■ DATA TO USE

━━━━━━━━━━━━━━━━━━━━

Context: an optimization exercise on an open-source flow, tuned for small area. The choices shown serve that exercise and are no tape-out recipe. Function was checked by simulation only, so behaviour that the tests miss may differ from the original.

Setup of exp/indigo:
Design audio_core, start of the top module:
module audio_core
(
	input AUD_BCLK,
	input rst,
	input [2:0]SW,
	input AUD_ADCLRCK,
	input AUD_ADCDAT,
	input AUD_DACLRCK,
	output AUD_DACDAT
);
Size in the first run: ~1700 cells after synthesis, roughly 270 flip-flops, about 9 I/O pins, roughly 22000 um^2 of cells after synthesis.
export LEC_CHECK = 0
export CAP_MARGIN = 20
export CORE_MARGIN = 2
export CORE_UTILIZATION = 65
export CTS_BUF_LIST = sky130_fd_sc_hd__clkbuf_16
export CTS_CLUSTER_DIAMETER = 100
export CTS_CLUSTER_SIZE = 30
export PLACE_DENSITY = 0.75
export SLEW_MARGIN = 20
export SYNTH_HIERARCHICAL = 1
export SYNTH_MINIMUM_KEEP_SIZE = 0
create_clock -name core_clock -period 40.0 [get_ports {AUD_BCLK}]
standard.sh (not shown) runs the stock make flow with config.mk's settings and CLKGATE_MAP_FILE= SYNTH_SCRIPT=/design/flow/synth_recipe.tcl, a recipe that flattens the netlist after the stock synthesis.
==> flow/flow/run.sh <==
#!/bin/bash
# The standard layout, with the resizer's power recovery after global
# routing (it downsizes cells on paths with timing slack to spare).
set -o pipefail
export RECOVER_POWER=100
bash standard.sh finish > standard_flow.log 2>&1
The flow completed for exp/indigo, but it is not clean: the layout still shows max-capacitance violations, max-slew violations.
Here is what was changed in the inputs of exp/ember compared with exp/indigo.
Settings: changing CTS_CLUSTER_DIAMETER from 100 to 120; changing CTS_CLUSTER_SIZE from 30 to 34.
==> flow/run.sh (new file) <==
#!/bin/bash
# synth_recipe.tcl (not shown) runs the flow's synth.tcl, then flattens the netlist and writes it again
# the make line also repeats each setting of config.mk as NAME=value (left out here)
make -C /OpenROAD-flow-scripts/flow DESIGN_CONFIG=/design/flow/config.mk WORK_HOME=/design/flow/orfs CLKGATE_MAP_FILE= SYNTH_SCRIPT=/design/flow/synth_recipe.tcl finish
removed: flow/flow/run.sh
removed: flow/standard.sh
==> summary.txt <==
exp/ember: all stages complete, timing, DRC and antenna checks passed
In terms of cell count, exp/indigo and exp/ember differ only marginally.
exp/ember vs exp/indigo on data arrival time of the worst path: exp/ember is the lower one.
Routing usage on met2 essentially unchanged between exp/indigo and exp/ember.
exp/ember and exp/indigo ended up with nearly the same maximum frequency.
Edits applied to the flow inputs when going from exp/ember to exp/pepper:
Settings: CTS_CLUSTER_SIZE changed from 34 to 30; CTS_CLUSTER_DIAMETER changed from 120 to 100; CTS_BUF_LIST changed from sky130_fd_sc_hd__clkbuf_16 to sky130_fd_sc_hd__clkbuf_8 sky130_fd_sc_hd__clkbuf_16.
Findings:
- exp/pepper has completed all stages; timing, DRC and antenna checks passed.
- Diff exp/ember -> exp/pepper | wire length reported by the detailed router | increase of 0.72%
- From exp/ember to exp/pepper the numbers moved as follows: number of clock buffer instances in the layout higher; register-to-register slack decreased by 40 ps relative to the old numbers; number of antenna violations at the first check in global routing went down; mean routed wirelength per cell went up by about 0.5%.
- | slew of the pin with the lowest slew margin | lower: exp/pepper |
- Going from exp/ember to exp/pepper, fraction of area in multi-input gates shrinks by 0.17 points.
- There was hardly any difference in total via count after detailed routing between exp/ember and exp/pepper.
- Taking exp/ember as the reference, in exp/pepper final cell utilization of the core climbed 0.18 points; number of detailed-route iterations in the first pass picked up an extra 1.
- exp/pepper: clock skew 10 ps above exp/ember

━━━━━━━━━━━━━━━━━━━━

■ ASSIGNED TASK
In the entries above, find each line with the word "cells" and show it.

■ TASK ANSWER
Size in the first run: ~1700 cells after synthesis, roughly 270 flip-flops, about 9 I/O pins, roughly 22000 um^2 of cells after synthesis.
# routing (it downsizes cells on paths with timing slack to spare).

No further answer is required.